File: config.mk
export PLATFORM = sky130hd
export DESIGN_NAME = dev_table
export DESIGN_NICKNAME = d
export VERILOG_FILES = /design/src/design/soc_pkg.sv /design/src/design/dev_table.sv
export SDC_FILE = /design/constraint.sdc
export NUM_CORES = 1
export LEC_CHECK = 0
export ABC_AREA = 0
export CORE_AREA = 8 8 45 47
export CTS_BUF_LIST = sky130_fd_sc_hd__clkbuf_2
export DETAILED_ROUTE_END_ITERATION = 8
export DIE_AREA = 0 0 53 55
export DONT_BUFFER_PORTS = 1
export GPL_ROUTABILITY_DRIVEN = 0
export PLACE_DENSITY_LB_ADDON = 0.05
export SYNTH_ARGS = -nofsm -noshare
export SYNTH_HDL_FRONTEND = slang
export SYNTH_SLANG_ARGS = --single-unit
export TNS_END_PERCENT = 5
File: constraint.sdc
create_clock -name clk100mhz_i -period 1.6 [get_ports clk100mhz_i]
set_input_delay 0.08 -clock clk100mhz_i [delete_from_list [all_inputs] [get_ports clk100mhz_i]]
set_output_delay 0.08 -clock clk100mhz_i [all_outputs]
set_load 0.01 [all_outputs]
<file path="src/design/soc_pkg.sv">
// ==================================================
// SoC bus package
// Bus widths, pi1 op codes, slave indices, the
// address map and the device table contents.
// ==================================================

package soc_pkg;

	localparam int ARCH_BITS = 32;
	localparam int SEL_BITS  = ARCH_BITS / 8;
	localparam int ADDR_BITS = 30;

	typedef logic [ARCH_BITS-1:0] data_t;
	typedef logic [SEL_BITS-1:0]  sel_t;
	typedef logic [ADDR_BITS-1:0] addr_t;

	// Read-modify-write is not supported on this bus.
	typedef enum logic [1:0] {
		PI1_NOP = 2'd0,
		PI1_WR  = 2'd1,
		PI1_RD  = 2'd2
	} pi1_op_t;

	typedef enum logic [2:0] {
		S_RAM     = 3'd0,
		S_DEVTBL  = 3'd1,
		S_DMA     = 3'd2,
		S_GPIO    = 3'd3,
		S_INVALID = 3'd4
	} slave_e;

	localparam int SLAVE_COUNT = 5;

	// Word address map; every region spans a power of two words.
	localparam addr_t RAM_BASE      = 30'h000;
	localparam int    RAM_WORDS     = 1024;
	localparam addr_t DEVTBL_BASE   = 30'h400;
	localparam int    DEVTBL_WORDS  = 32;
	localparam addr_t DMA_BASE      = 30'h420;
	localparam int    DMA_WORDS     = 4;
	localparam addr_t GPIO_BASE     = 30'h424;
	localparam int    GPIO_WORDS    = 2;
	localparam int    INVALID_WORDS = 1024;

	function automatic data_t dev_id(input slave_e s);
		case (s)
			S_RAM:    dev_id = 32'd1;
			S_DEVTBL: dev_id = 32'd7;
			S_DMA:    dev_id = 32'd2;
			S_GPIO:   dev_id = 32'd6;
			default:  dev_id = 32'd0;
		endcase
	endfunction

	function automatic data_t dev_mapsz(input slave_e s);
		case (s)
			S_RAM:    dev_mapsz = data_t'(RAM_WORDS);
			S_DEVTBL: dev_mapsz = data_t'(DEVTBL_WORDS);
			S_DMA:    dev_mapsz = data_t'(DMA_WORDS);
			S_GPIO:   dev_mapsz = data_t'(GPIO_WORDS);
			default:  dev_mapsz = data_t'(INVALID_WORDS);
		endcase
	endfunction

endpackage

</file>
<file path="src/design/gpio_port.sv">
// ==================================================
// GPIO port
// Two-flop input synchronizer and an output register,
// both reachable as words of a bus slave.
// ==================================================
`timescale 1ns/10ps

module gpio_port import soc_pkg::*; #(
	parameter int GPIO_COUNT = 16
) (
	 input  logic                  clk100mhz_i
	,input  logic                  rst_p
	,input  pi1_op_t               op_i
	,input  addr_t                 addr_i
	,input  data_t                 wdata_i
	,output data_t                 rdata_o
	,output logic                  rdy_o
	,input  logic [GPIO_COUNT-1:0] gp_i
	,output logic [GPIO_COUNT-1:0] gp_o
);

	logic [GPIO_COUNT-1:0] sync1_q;
	logic [GPIO_COUNT-1:0] sync2_q;
	logic [GPIO_COUNT-1:0] out_q;
	data_t                 rdata_q;
	logic                  rdy_q;
	logic                  req;

	assign req = (op_i != PI1_NOP) && !rdy_q;

	// Inputs are asynchronous to the bus clock.
	always_ff @(posedge clk100mhz_i) begin
		sync1_q <= gp_i;
		sync2_q <= sync1_q;
	end

	always_ff @(posedge clk100mhz_i) begin
		if (rst_p) begin
			rdy_q <= 1'b0;
			out_q <= '0;
		end else begin
			rdy_q <= req;
			// Byte selects do not apply here.
			if (req && op_i == PI1_WR && !addr_i[0])
				out_q <= wdata_i[GPIO_COUNT-1:0];
		end
	end

	always_ff @(posedge clk100mhz_i) begin
		if (req && op_i == PI1_RD)
			rdata_q <= addr_i[0] ? data_t'(out_q) : data_t'(sync2_q);
	end

	assign rdata_o = rdata_q;
	assign rdy_o   = rdy_q;
	assign gp_o    = out_q;

endmodule

</file>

--

◆ ACTIVITY
Could you show every line of the listing that holds the string "enum"?

◆ RESULT
	typedef enum logic [1:0] {
	typedef enum logic [2:0] {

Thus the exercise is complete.